Recently, the critical role of the cytosolic calcium dependent phospholipase PLA2 (GIVA-PLA2) in memory deficits of an Alzheimer's disease (AD) mouse model was demonstrated, whereas the mechanisms of neuronal injuries in human brain are partly unknown. Combined neurochemical, immunohistochemical and mRNAPCR (cPLA2) studies were performed on pm brain tissue of AD patients and age-matched non-demented controls. Neuropathologic assessment of AD was performed using CERAD, Braak scores and NIA-Reagan -Institute criteria. ALZAS gene was indentified using a procedure called “disease gene discovery by positional searching”. ALZAS protein contains the sequence of Amyloid beta (Aβ), the APP transmembrane helix and a c-terminal unique sequence which is encoded by intron 17 sequences in the APP gene. Lipid extraction was performed according to the method of Folch and the TLC/FID system, which performs quantitative analysis by detection of zones separated by a CHROMAROD thin layer using a GC-type hydrogen flame ionisation detector. Immunohistochemical Staining: In pm AD brain ALZAS was located intracellularly in neurons and in the inner membrane of cerebral vessels. The intraneuronal and capillary immunostaining of ALZAS was significantly correlated with Braak stages and NIA-Reagan classification. Nine cases (30%) were ALZAS negative, neuronal+/capillary- staining was found in one individual (3.3%), neuronal+/capillary+ALZAS staining in 20 (66.7%) cases. The p38 MAPK immunostaining also correlated with Braak stages and activated cPLA2. Phospholipids: AD frontal cortex (gray matter) showed significant decrease in protein content (-33%) compared to controls and depletion of major phospholipids. Total loss of sphingolipids was about 40% wet weight. There was a significant decrease in phosphatidylethanolamine (42%), phosphatidylinositol (61.9%), in phosphatidylserine (42.7%), in phosphatidylcholine (43%), and of sphingomyelin (44%), whereas galactocerebrosides were reduced to a lesser degree. Cholesterol, when expressed per mg/protein, was unchanged in AD frontal cortex.
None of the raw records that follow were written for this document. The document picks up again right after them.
[config.mk]
export PLATFORM = sky130hd
export DESIGN_NAME = isort_cell
export DESIGN_NICKNAME = d
export VERILOG_FILES = /design/src/rtl/isort_pkg.sv /design/src/rtl/isort_cell.sv
export SDC_FILE = /design/constraint.sdc
export NUM_CORES = 1
export LEC_CHECK = 0
export ABC_AREA = 1
export BUFFER_PORTS_ARGS = -buffer_cell sky130_fd_sc_hd__buf_2
export CORE_MARGIN = 3
export CORE_UTILIZATION = 30
export DETAILED_ROUTE_END_ITERATION = 10
export SLEW_MARGIN = 20
export SYNTH_ARGS = -nofsm -noshare
export SYNTH_HDL_FRONTEND = slang
export SYNTH_SLANG_ARGS = --single-unit
[constraint.sdc]
create_clock -name i_clk -period 3.1 [get_ports i_clk]
set_input_delay 0.155 -clock i_clk [delete_from_list [all_inputs] [get_ports i_clk]]
set_output_delay 0.155 -clock i_clk [all_outputs]
set_load 0.01 [all_outputs]
[src/rtl/isort_pkg.sv]
// shared types and constants of the integer array sorter
// no dependencies
`timescale 1ns / 1ps

package isort_pkg;

    localparam int VALUE_W = 32;

    typedef logic signed [VALUE_W-1:0] t_value;

    // control broadcast from the top level to every cell
    typedef struct packed {
        logic   ins;
        logic   shift;
        t_value value;
    } t_cell_ctl;

endpackage

[src/rtl/isort_cell.sv]
// one cell of the insertion chain: holds one value and its valid bit
// depends on isort_pkg
`timescale 1ns / 1ps

module isort_cell (
    input  logic                i_clk,
    input  logic                i_rst_n,
    input  isort_pkg::t_cell_ctl i_ctl,
    input  isort_pkg::t_value   i_prev_value,
    input  logic                i_prev_valid,
    input  logic                i_prev_gt,
    input  isort_pkg::t_value   i_next_value,
    input  logic                i_next_valid,
    output isort_pkg::t_value   o_value,
    output logic                o_valid,
    output logic                o_gt
);

    isort_pkg::t_value r_value;
    isort_pkg::t_value n_value;
    logic              r_valid;
    logic              n_valid;

    // cell must move up when empty or holding a larger value
    assign o_gt    = !r_valid || (r_value > i_ctl.value);
    assign o_value = r_value;
    assign o_valid = r_valid;

    always_comb begin
        n_value = r_value;
        n_valid = r_valid;
        if (i_ctl.shift) begin
            n_value = i_next_value;
            n_valid = i_next_valid;
        end else if (i_ctl.ins && o_gt) begin
            if (i_prev_gt) begin
                n_value = i_prev_value;
                n_valid = i_prev_valid;
            end else begin
                n_value = i_ctl.value;
                n_valid = 1'b1;
            end
        end
    end

    always_ff @(posedge i_clk) begin
        if (!i_rst_n) begin
            r_valid <= 1'b0;
        end else begin
            r_valid <= n_valid;
        end
        r_value <= n_value;
    end

endmodule

==> run metrics, run 1 <==
CP max stage cell=edfxtp_1; drt wl/cell=12.6 um; average cell area after synthesis=8.50 sq um; first-pass GRT wire length=between 10,000 and 15,000 um; Sw Pwr=~390 uW; MaxCap Viol Count=0; VDD IR-drop max=0.199 mV; FFs w/ async S/R, synth=0%; WL final=6850 um; Detail Route Antenna Nets=0; Tightest Pin Transition=0.561 ns; Post-synth EDFFs=32; CP Capture Type=flip-flop; I/O pins=137; 1st-iter DRT viols=64; largest net degree at the start of global routing=39; P_int=932 uW; Non-Filler Instances=542; Synth Instances=304; Synth cell types=22; Setup-failing EPs final=0; Yosys warnings=0; DP Wirelength=between 5000 and 6000 um; Hold Slack=0.118 ns; DIE AREA=just under 10,000 sq um; core area=8300 sq um; CTS max path bufs=2; H-tree levels=2; Initial DRT Pass Iterations=4; Clk pwr share=a little over a quarter; crit path time final=2.37 ns; part of the power in registers=between 40% and 50%; initial antenna violation count=0; Seq/Total Area, Yosys=38.0%; worst-skew pair later-pin latency=0.28 ns; Fin Setup TNS=0 ns; Final nets=571; Hold Path Class=input pin to flip-flop; synthesized cell area=2580 sq um; cell leakage power=~1.8 nW; CTS Sinks=33; Yosys reg bits=33; unrepaired setup endpoints after global routing=no; DP Worst Slack=between 0.6 and 0.7 ns; Cell Pwr Density=about 380 nW/um^2; post_cts resized=0; CTS tree=built; final hold viol count=0; Post-Syn Nets=439; Num CTS Buffers=5; Area growth syn-to-layout=34.3%; Achievable Freq=around 0.42 GHz; setup bufs post-CTS=0; DP Area=3370 sq um; number of global-route vias before repair=2,527; Pins Over Slew Limit=0; Reg clk slew, reported paths=0.07 ns; Root Buffer=clkbuf_8; Design Area, Final=3470 sq um; height of the die=~99 um; CP startpoint kind=flip-flop; GP Congestion=0.822; Via Count=between 2,000 and 2,500; layout cells sized above 1=35.9%; residual DRC count=0; worst hold stages=3; Initial Util=between 30 and 40%; clock skew=0.00789 ns; sw frac=29.7%; fin crit share=76.6%; Vias/cell=~4.6; Reg2Reg Depth=14; ys flop type=edfxtp_1; Crit Path Class=flip-flop to flip-flop; CP max stage delay=0.40 ns; # rows=33; CP required=3.08 ns; Max transition margin=between 60 and 70%; antenna cells=0; Comb pwr share=around 30%; Worst Path Arrival=2.36 ns; DIE WIDTH=98.8 um; Final Util=41.8%; port bufs=136; worst-path cell chain=ha_1 > nand2_1 > nor2_1 > nand4_1 > nor2_1 > nand2_1 > nand2_1 > nand2_1 > nand2_1 > nand2_1 > nand2_2 > nand2_2 > nand2_2 > buf_12; cell mode on critical path=nand2_1; grt ovf=0; Total Power=1.33 mW; worst-path maximum fanout=25; CTS Hold Buffers Added=0; Cells after DPL=534; Tot GR Track Use=14.1%; status=complete, no violations; Setup WS post-layout=about 0.73 ns
-- sequential cells by signal, summed over array words and instances (netlist names) --
signal,cells
o_value,32
o_valid,1
-- worst paths after layout --
kind          startpoint    endpoint  slack (ns)
max          o_value[23]  o_value[7]        0.73
min              i_rst_n     o_valid        0.12
max reg2reg  o_value[23]  o_value[7]        0.73
min reg2reg      o_valid     o_valid        0.65
-- power groups by stage --
stage,clock [mW],combinational [mW],sequential [mW]
2_1_floorplan,0,0.216,0.603
3_3_place_gp,0,0.401,0.583
3_5_place_dp,0,0.406,0.585
4_1_cts,0.368,0.409,0.575
5_1_grt,0.389,0.462,0.580
6_report,0.354,0.398,0.574
-- cell type report --
cell class / count / area (sq um)
repair buffers: 139 / 716
flip-flops and latches: 33 / 981
fillers: 864 / 4830
clock buffers: 7 / 96.3
multi-input cells: 213 / 1380
inverters: 44 / 165
well taps: 105 / 131
clock inverters: 1 / 5.00
-- cell usage in the layout, fill, tap and decap left out, drive strengths merged, types with 2 or more instances in the layout --
cell type	synthesis	routed
o21a	30	30
ha	32	32
o211ai	29	29
a21oi	21	21
nand2	75	75
o21ai	2	2
clkbuf	14	7
nand4	2	2
buf	0	139
nand3	3	3
nor2	16	16
inv	44	44
edfxtp	32	32
-- critical path, delay by kind of cell, from the launching register on --
| family | cells | cell delay [ns] |
|---|---|---|
| fa+ha+maj | 1 | 0.31 |
| buf+inv | 1 | 0.22 |
| simple gates | 12 | 1.13 |
| flops | 1 | 0.40 |
-- kinds of logic after synthesis --
family	share of synthesized area, %
DFF	38.0
AOI/OAI and AO/OA	22.4
adders and majority gates	15.5
and+or+nand+nor	15.4
buffers and inverters	8.81
-- cell usage after synthesis, types with 3 or more instances --
| cell type | count | area, sq um |
|---|---|---|
| clkbuf_1 | 13 | 48.8 |
| ha_1 | 32 | 400 |
| inv_1 | 43 | 161 |
| nand2_1 | 70 | 263 |
| edfxtp_1 | 32 | 961 |
| a21oi_1 | 20 | 100 |
| nand2_2 | 5 | 31.3 |
| o211ai_1 | 29 | 218 |
| nor2_1 | 15 | 56.3 |
| o21a_1 | 29 | 218 |
| nand3_1 | 3 | 15.0 |
-- layer usage --
| layer | up-vias | GRT usage [%] | share of wire, % |
|---|---|---|---|
| li1 | 1311 | - | - |
| met1 | 1094 | 16.5 | 42 |
| met2 | 73 | 25.2 | 50 |
| met3 | 4 | 3.33 | 7.2 |
| met4 | 0 | 4.41 | 0.64 |
| met5 | - | 0 | 0 |
(Power assumes the default switching activity.)
==> inputs of run 2 (changes only) <==
==> constraint.sdc (replaced) <==
create_clock -name i_clk -period 2 [get_ports i_clk]
set_input_delay 0.1 -clock i_clk [delete_from_list [all_inputs] [get_ports i_clk]]
set_output_delay 0.1 -clock i_clk [all_outputs]
set_load 0.01 [all_outputs]
==> run metrics, run 2 (synthesis gave the netlist of run 1 again) <==
status=finished with violations; violated checks=negative setup slack; H-tree levels=2; worst-skew pair later-pin latency=0.28 ns; CTS tree=built; CP Capture Type=flip-flop; Setup WS post-layout=-0.135 ns; most frequent cells in the layout=135 x buf_2, 63 x nand2_1, 43 x inv_1; crit path time final=approximately 2.1 ns; CP required=1.99 ns; CTS Sinks=33; Hold Slack=between 0.07 and 0.08 ns; worst-path cell chain=ha_4 > nand2_4 > nor2_4 > nand4_1 > nor2_1 > nand2_1 > nand2_1 > nand2_1 > nand2_1 > nand2_1 > nand2_2 > nand2_8 > nand2_8; residual DRC count=0; I/O pins=around 140; Initial DRT Pass Iterations=5; Vias/cell=roughly 4.6; DP Area=3580 sq um; Initial Util=between 30% and 40%; cell mode on critical path=nand2_1; Cell Pwr Density=553 nW/um^2; Achievable Freq=0.468 GHz; largest net degree at the start of global routing=between 40 and 50; clock skew=0.00419 ns; CP startpoint kind=flip-flop; CP max stage cell=edfxtp_1; Crit Path Class=flip-flop to flip-flop; # rows=33; 1st-iter DRT viols=79; worst hold stages=3; number of global-route vias before repair=2,532; DP Wirelength=about 5700 um; unrepaired setup endpoints after global routing=yes; Final nets=a little over 600; initial antenna violation count=0; Setup-failing EPs final=34; Largest register FFs=32; first-pass GRT wire length=11,600 um; port bufs=around 140; Tot GR Track Use=14.6%; layout cells sized above 1=roughly 46%; fin crit share=107%; final hold viol count=0; Area growth syn-to-layout=54.1%; Hold Path Class=input pin to flip-flop; CTS max path bufs=2; Pins Over Slew Limit=0; VDD IR-drop max=0.285 mV; core area=8300 sq um; Reg2Reg Depth=13; Num CTS Buffers=5; height of the die=~100 um; GP Congestion=0.760; grt ovf=0; most common cell after layout, fill and taps aside=buf_2; Detail Route Antenna Nets=0; Final Util=48.0%; drt wl/cell=approximately 13 um; MaxCap Viol Count=0; min-delay src=i_rst_n; CP max stage delay=between 0.4 and 0.5 ns; Root Buffer=clkbuf_8; DIE AREA=9760 sq um; Design Area, Final=between 3000 and 4000 sq um; Non-Filler Instances=between 500 and 600; reg2reg end=o_value[31]; DP Worst Slack=-0.199 ns; Via Count=approximately 2,600; Cells after DPL=558; Max transition margin=66.0%; WL final=7370 um; cell leakage power=~1.9 nW; Reg clk slew, reported paths=0.06 ns; Worst Path Arrival=2.12 ns; worst-path maximum fanout=8; DIE WIDTH=98.8 um; reg-to-reg startpoint=o_value[20]; Tightest Pin Transition=0.510 ns; r2r setup slk=-0.14 ns; antenna cells=0; Worst Hold Path EP=o_valid
[run 2: changes by cell type in the layout (fill, tap and decap cells not counted), sizes merged]
cell	previous run	this run
clkbuf	7	8
nand2	75	79
clkinv	1	0
buf	139	171
[run 2: layout make-up]
| cell class | instances | area (sq um) |
|---|---|---|
| Sequential cell | 33 | 981 |
| Clock buffer | 8 | 80.1 |
| Fill cell | 836 | 4320 |
| Multi-Input combinational cell | 217 | 1670 |
| Timing Repair Buffer | 171 | 958 |
| Tap cell | 105 | 131 |
| Inverter | 44 | 165 |
[run 2: stage by stage]
step                      total power, mW  setup TNS (ns)
after floorplan                      1.28           -1.85
after global placement               1.60           -4.55
after detailed placement             1.61           -6.37
after CTS                            2.17           -3.85
after global routing                 2.37           -8.42
final                                2.20           -3.91
[run 2: timing repair]
item                       in CTS  in global routing
gates resized for setup        15                 20
setup endpoints to repair      34                 34
gates cloned                    4                  0
pin swaps                       8                  8
hold buffers                    0                  0
buffers inserted                5                  3
[run 2: worst max-delay path by stage]
stage,start,to,cells past startpoint
floorplan,o_value[23],o_value[0],13
global route,o_value[3],o_value[31],17
detailed placement,o_value[23],o_value[18],13
global placement,o_value[15],o_value[18],15
CTS,o_value[23],o_value[31],13
finish,o_value[20],o_value[31],13
[run 2: routing by layer]
layer  GRT usage, %  vias up  wire length [um]  share of wire (%)
met5              0        -                 0                  0
met4           4.10        0                86                1.2
met3           2.83        8               448                6.1
met2           24.3       77              3520                 48
li1               -     1389                 -                  -
met1           19.2     1166              3310                 45
[run 2: worst max-delay path: cells and delay by family (launching register included)]
kind	cells	cell delay, ns
adders and majority gates	1	0.31
and+or+nand+nor	12	1.09
DFF	1	0.45
[run 2: power by group]
group / total, mW / switching (mW) / internal [mW]
Combinational: 0.826 / 0.412 / 0.414
Clock: 0.475 / 0.228 / 0.247
Sequential: 0.899 / 0.0485 / 0.850
==> inputs of run 3 (changes only) <==
==> constraint.sdc (replaced) <==
create_clock -name i_clk -period 2.1 [get_ports i_clk]
set_input_delay 0.105 -clock i_clk [delete_from_list [all_inputs] [get_ports i_clk]]
set_output_delay 0.105 -clock i_clk [all_outputs]
set_load 0.01 [all_outputs]
==> run metrics, run 3 (synthesis gave the netlist of run 1 again) <==
unrepaired setup endpoints after global routing=yes; DIE AREA=between 9000 and 10,000 sq um; worst-path maximum fanout=8; Worst Path Arrival=2.17 ns; met3 WL=504 um; sw frac=31.8%; Sw Pwr=645 uW; Initial Util=31.1%; worst-skew pair later-pin latency=0.29 ns; worst-path cell chain=ha_4 > nand2_1 > nor2_2 > nand4_1 > nor2_1 > nand2_1 > nand2_1 > nand2_1 > nand2_1 > nand2_2 > nand2_4 > nand2_8 > nand2_8; Achievable Freq=0.459 GHz; Worst path top cell family by delay=simple AND/OR/NAND/NOR gates; Reg clk slew, reported paths=0.07 ns; grt ovf=0; DIE WIDTH=98.8 um; CP max stage delay=0.43 ns; CTS tree=built; status=finished with violations; Max transition margin=60.7%; initial antenna violation count=0; Via Count=between 2,000 and 3,000; most frequent cells in the layout=135 x buf_2, 67 x nand2_1, 43 x inv_1; core area=8300 sq um; port bufs=around 140; metal1 wirelength=2990 um; Non-Filler Instances=562; Cell Pwr Density=~540 nW/um^2; H-tree levels=2; Cells after DPL=548; fin crit share=104%; highest routed layer=met4; Hold Slack=between 0.05 and 0.06 ns; Area growth syn-to-layout=46.2%; Routed met2 length=approximately 3700 um; Setup-failing EPs final=33; Hold Path Class=input pin to flip-flop; number of global-route vias before repair=2,623; Largest register FFs=32; final hold viol count=0; Final Util=45.5%; CP Capture Type=flip-flop; Vias/cell=4.58; Comb pwr share=35.1%; Root Buffer=clkbuf_8; MaxCap Viol Count=0; first-pass GRT wire length=11,700 um; layout cells sized above 1=roughly two fifths; CP max stage cell=edfxtp_1; CP required=2.10 ns; antenna cells=0; crit path time final=~2.2 ns; Clk pwr share=23.0%; Total Power=just over 2 mW; GP Congestion=0.783; Setup WS post-layout=-0.0767 ns; CP bufs+invs=0; VDD IR-drop max=0.302 mV; CTS max path bufs=2; cell mode on critical path=nand2_1; largest net degree at the start of global routing=32; CP startpoint kind=flip-flop; Tot GR Track Use=~15%; Pins Over Slew Limit=0; height of the die=98.8 um; Num CTS Buffers=5; part of the power in registers=between 40% and 50%; cell leakage power=1.86 nW; P_int=1.38 mW; violated checks=negative setup slack; most common cell after layout, fill and taps aside=buf_2; Tightest Pin Transition=around 0.59 ns; Initial DRT Pass Iterations=4; DP Wirelength=5590 um; Final nets=591; clock skew=between 0.005 and 0.006 ns; WL final=7300 um; drt wl/cell=13.0 um; CTS Sinks=33; # rows=33; Crit Path Class=flip-flop to flip-flop; Fin Setup TNS=-2.02 ns; I/O pins=137; 1st-iter DRT viols=56; Detail Route Antenna Nets=0; residual DRC count=0
==> run 3: changes by cell type in the layout (fill, tap and decap cells not counted), sizes merged <==
| cell | before | now |
|---|---|---|
| buf | 171 | 155 |
| clkbuf | 8 | 6 |
| clkinv | 0 | 2 |
==> run 3: final cells by class <==
type                    instances  area [sq um]
fillers                       819          4520
multi-input cells             217          1560
flip-flops and latches         33           981
repair buffers                155           855
inverters                      44           165
well taps                     105           131
clock buffers                   6          72.6
clock inverters                 2          10.0
==> run 3: what timing repair did <==
action | 4_1_cts | 5_1_grt
gates resized for setup | 9 | 12
pin swaps | 5 | 15
buffers inserted | 1 | 1
hold buffers | 0 | 0
gates cloned | 3 | 1
setup endpoints to repair | 34 | 34
==> run 3: worst paths after layout <==
check	start	endpoint	slack (ns)	depth (start not counted)
worst min-delay path	i_rst_n	o_valid	0.05	3
worst max-delay path	o_value[23]	o_value[22]	-0.08	13
worst min register to register	o_valid	o_valid	0.66	2
worst max register to register	o_value[23]	o_value[22]	-0.08	13
==> run 3: power groups by stage <==
stage               Sequential, mW  Clock (mW)  Combinational (mW)
floorplan                    0.890           0               0.323
global placement             0.858           0               0.644
detailed placement           0.861           0               0.645
CTS                          0.846       0.493               0.688
global route                 0.859       0.514               0.809
finish                       0.850       0.466               0.711
==> run 3: metrics by stage <==
step	worst slack, ns	instance area (sq um)
floorplan	0.00650	2600
global route	-0.256	3780
CTS	-0.0946	3670
global placement	-0.145	3500
detailed placement	-0.141	3500
finish	-0.0767	3780
==> run 3: worst register-to-register path, delay by kind of cell, from the launching register on <==
| kind | cells | cell delay (ns) |
|---|---|---|
| fa+ha+maj | 1 | 0.29 |
| flops | 1 | 0.43 |
| simple gates | 12 | 1.16 |
==> run 3: routing by layer <==
metal	global-route usage, %	vias up
met2	26.2	82
met1	17.4	1116
li1	-	1362
met3	3.40	12
met4	5.46	0
met5	0	-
Therefore catabolic products of phospholipids hydrolyzed by phospholipases and lysophospholipases, increased by 100% in human AD brain, may reflect accelerated breakdown of brain cell membranes. We report the novel observation that ALZAS expression may contribute to the activation of the p38MAPK/cPLA2 pathway resulting in membrane hydrolysis and massive neuronal loss in AD.